=== Begin Enclosure ===

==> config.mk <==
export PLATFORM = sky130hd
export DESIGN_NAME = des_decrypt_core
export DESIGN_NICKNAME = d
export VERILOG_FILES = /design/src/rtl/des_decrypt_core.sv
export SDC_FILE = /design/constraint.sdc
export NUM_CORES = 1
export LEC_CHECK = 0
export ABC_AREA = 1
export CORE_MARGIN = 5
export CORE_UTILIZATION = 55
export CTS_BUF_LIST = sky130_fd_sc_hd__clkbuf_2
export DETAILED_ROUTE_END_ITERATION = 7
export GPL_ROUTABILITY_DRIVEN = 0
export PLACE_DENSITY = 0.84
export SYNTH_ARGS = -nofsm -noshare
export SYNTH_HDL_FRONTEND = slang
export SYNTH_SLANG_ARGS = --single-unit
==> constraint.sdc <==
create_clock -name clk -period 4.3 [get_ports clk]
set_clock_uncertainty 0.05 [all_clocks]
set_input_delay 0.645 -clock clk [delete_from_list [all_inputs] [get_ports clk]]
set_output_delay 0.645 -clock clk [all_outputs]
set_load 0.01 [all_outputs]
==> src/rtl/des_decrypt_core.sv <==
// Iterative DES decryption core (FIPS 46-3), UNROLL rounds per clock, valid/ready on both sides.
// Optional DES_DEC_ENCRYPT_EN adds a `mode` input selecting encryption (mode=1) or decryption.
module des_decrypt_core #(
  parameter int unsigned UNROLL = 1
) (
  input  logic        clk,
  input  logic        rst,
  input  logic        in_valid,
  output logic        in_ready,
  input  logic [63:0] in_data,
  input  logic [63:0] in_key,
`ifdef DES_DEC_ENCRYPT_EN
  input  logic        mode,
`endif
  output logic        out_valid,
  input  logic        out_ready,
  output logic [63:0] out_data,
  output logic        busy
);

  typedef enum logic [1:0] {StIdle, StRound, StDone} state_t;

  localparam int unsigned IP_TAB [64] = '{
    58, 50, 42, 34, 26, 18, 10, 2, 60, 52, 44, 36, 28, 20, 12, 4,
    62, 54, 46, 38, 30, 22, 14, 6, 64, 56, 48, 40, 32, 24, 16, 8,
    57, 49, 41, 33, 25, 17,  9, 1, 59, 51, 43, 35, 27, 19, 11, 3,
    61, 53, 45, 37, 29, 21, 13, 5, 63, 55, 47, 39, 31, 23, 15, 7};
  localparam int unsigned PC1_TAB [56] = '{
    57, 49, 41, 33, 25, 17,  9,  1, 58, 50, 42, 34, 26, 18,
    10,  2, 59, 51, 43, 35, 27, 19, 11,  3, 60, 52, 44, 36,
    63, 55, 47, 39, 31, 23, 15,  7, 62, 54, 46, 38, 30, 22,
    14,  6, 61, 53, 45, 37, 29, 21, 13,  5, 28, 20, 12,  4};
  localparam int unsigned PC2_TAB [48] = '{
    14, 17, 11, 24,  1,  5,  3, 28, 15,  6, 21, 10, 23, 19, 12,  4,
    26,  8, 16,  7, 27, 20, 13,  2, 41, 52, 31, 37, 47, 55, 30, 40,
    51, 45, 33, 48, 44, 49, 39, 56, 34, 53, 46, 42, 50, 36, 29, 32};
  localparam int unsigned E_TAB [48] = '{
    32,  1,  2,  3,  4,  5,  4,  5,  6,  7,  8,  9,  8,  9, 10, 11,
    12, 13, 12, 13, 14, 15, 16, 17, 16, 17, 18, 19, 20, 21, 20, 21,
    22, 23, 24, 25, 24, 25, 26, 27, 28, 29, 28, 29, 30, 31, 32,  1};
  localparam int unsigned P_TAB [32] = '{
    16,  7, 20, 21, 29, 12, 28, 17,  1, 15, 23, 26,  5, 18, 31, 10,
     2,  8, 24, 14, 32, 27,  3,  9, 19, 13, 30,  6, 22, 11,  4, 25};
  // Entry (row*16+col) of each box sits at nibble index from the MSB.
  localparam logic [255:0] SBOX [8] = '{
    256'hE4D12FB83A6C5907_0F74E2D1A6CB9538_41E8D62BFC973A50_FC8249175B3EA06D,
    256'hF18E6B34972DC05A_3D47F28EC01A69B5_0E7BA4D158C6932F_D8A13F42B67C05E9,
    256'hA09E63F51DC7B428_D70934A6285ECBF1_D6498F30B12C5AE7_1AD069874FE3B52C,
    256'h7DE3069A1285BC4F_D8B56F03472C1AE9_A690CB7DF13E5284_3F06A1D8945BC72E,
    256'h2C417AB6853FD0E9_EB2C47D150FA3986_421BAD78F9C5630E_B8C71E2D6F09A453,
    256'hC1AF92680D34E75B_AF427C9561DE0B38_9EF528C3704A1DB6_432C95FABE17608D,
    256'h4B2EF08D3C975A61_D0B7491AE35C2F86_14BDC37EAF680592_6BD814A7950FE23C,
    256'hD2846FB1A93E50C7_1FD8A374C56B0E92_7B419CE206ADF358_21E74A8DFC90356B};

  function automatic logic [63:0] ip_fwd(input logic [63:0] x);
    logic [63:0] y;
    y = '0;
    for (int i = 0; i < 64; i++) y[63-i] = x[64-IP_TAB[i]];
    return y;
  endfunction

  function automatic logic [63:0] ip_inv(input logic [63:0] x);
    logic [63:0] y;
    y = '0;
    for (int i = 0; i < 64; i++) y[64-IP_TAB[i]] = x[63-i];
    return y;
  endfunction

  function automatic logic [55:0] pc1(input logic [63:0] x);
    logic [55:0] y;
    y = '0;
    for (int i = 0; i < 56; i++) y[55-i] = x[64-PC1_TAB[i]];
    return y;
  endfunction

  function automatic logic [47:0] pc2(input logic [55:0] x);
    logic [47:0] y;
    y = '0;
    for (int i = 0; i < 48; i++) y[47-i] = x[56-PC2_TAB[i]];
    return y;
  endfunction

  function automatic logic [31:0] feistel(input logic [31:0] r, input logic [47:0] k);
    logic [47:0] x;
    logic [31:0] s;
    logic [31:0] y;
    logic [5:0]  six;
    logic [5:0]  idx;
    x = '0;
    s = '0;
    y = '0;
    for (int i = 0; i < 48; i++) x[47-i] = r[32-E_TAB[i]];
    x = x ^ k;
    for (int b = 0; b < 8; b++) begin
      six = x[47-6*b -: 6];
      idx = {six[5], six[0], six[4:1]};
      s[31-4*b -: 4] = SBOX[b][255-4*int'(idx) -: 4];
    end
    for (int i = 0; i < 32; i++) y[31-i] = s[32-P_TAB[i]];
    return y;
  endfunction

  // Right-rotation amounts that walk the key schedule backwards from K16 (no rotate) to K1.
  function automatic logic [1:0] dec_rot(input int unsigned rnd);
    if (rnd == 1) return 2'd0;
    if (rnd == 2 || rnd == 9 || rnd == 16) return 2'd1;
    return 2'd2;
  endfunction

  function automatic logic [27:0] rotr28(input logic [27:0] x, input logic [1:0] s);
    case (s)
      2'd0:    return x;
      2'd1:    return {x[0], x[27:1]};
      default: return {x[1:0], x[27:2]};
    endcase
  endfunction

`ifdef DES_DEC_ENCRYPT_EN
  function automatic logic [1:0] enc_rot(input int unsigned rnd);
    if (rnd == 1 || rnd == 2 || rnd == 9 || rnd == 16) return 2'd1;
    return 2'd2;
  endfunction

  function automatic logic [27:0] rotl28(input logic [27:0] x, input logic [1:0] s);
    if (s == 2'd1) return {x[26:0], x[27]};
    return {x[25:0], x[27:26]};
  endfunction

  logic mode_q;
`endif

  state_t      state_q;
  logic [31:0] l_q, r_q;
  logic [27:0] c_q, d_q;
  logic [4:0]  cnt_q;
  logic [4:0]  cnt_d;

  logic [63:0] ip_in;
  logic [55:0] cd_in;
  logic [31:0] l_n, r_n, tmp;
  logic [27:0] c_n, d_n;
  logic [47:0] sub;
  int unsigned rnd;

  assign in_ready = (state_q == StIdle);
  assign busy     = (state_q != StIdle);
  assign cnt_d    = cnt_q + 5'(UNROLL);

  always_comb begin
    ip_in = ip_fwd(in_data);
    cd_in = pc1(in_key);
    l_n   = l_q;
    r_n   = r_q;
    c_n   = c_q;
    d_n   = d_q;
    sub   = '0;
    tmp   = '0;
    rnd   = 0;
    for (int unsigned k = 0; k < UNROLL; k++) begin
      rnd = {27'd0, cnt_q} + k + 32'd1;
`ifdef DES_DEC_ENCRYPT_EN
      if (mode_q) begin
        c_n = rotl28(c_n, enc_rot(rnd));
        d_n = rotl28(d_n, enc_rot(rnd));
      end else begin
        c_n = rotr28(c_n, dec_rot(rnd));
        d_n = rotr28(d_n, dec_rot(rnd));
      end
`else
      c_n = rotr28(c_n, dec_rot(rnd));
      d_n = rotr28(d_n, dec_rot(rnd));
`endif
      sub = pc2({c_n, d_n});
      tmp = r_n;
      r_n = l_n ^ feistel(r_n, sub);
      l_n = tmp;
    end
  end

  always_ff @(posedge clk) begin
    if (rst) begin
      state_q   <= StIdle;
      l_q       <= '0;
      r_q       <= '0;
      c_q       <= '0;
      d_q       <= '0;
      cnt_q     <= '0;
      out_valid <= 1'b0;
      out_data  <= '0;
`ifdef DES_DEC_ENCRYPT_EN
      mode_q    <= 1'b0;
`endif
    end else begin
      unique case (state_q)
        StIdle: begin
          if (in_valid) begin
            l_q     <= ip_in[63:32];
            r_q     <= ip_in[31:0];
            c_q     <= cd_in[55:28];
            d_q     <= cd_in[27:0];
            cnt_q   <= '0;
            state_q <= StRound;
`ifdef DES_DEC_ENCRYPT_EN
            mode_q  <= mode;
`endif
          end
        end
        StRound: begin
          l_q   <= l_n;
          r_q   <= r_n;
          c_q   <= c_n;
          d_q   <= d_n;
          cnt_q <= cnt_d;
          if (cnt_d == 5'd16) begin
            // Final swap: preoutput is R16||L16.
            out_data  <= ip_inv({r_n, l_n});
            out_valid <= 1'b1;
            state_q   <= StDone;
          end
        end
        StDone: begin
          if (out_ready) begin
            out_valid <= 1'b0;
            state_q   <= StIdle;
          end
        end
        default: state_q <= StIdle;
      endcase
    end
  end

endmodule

=== End Enclosure ===
=== Begin Enclosure ===

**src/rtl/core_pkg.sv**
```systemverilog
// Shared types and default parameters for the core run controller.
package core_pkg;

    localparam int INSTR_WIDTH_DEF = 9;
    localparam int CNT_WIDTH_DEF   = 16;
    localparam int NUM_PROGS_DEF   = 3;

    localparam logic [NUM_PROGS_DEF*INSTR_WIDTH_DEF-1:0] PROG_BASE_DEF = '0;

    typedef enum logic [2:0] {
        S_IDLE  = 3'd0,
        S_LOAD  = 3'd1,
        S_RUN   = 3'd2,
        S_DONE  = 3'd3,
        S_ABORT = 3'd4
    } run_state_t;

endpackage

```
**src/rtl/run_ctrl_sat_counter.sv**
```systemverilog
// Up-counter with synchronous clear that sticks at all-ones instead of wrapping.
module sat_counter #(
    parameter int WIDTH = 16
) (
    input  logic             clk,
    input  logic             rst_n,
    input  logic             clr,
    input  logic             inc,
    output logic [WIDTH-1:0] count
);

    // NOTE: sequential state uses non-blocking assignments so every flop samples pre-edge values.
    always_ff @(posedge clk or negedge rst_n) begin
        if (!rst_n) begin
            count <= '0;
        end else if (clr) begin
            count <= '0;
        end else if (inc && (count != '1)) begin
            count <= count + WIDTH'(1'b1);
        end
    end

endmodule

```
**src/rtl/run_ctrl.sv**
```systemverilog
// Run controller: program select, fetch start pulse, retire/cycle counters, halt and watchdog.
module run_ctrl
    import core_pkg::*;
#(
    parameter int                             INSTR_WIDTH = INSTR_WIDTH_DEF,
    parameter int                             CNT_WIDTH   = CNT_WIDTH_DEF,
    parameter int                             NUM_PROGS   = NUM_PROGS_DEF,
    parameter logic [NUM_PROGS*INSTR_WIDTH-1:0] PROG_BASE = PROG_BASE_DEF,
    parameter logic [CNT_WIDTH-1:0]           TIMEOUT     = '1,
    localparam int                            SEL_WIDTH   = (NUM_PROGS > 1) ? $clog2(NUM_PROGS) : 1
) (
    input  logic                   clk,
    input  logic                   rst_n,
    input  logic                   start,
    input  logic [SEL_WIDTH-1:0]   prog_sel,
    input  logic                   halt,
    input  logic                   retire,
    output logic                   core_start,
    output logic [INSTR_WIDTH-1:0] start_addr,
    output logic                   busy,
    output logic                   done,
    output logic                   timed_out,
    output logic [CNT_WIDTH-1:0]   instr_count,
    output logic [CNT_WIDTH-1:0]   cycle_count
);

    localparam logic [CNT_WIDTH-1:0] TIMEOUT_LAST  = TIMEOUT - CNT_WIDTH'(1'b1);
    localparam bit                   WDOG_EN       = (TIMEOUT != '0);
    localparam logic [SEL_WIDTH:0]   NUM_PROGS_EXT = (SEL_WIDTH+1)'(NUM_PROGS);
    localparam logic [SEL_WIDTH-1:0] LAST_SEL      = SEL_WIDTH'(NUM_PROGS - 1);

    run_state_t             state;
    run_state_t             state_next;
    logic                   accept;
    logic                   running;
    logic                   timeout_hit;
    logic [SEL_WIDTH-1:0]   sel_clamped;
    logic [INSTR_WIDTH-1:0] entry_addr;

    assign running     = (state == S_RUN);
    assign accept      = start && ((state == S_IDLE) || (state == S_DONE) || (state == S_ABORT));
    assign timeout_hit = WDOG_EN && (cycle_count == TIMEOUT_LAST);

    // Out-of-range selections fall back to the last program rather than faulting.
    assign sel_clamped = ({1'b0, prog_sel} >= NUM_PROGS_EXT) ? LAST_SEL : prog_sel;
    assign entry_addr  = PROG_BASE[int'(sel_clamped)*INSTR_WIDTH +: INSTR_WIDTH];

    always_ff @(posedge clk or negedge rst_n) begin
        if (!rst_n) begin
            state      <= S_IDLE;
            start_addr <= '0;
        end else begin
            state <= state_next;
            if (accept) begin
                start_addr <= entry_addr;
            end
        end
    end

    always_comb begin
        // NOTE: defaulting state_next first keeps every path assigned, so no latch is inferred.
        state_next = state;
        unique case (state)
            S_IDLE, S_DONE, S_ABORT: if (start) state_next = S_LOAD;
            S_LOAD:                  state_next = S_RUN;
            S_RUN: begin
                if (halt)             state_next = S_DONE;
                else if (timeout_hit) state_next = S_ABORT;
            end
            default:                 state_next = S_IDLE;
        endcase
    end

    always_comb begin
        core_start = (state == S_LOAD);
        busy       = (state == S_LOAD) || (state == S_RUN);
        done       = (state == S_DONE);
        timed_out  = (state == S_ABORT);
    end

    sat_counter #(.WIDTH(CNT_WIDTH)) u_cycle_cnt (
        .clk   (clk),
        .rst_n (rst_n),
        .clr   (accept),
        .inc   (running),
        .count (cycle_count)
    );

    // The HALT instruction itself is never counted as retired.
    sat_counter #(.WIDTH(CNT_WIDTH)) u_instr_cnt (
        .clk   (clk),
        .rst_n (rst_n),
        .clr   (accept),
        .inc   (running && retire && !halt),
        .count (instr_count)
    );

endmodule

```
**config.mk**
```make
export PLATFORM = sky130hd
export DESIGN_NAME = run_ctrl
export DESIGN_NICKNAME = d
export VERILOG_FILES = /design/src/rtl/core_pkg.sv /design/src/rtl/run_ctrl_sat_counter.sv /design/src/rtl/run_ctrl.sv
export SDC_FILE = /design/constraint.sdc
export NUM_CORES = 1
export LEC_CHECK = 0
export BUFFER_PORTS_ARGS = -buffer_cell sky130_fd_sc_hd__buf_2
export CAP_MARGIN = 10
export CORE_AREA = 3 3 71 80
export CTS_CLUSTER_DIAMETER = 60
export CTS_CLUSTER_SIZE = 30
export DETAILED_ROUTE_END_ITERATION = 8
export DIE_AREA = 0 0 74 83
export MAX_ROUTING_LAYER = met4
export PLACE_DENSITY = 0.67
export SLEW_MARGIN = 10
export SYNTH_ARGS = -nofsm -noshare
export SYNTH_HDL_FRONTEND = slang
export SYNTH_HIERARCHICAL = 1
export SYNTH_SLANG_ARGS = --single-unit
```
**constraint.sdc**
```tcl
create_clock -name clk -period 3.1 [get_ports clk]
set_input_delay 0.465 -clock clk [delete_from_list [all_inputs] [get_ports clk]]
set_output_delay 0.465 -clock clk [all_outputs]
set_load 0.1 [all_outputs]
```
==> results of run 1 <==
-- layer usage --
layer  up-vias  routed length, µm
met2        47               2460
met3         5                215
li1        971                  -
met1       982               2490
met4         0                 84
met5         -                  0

=== End Enclosure ===

The problem
Line count for the string "that": state how many lines in the data contain it, and output nothing else.

Task result
2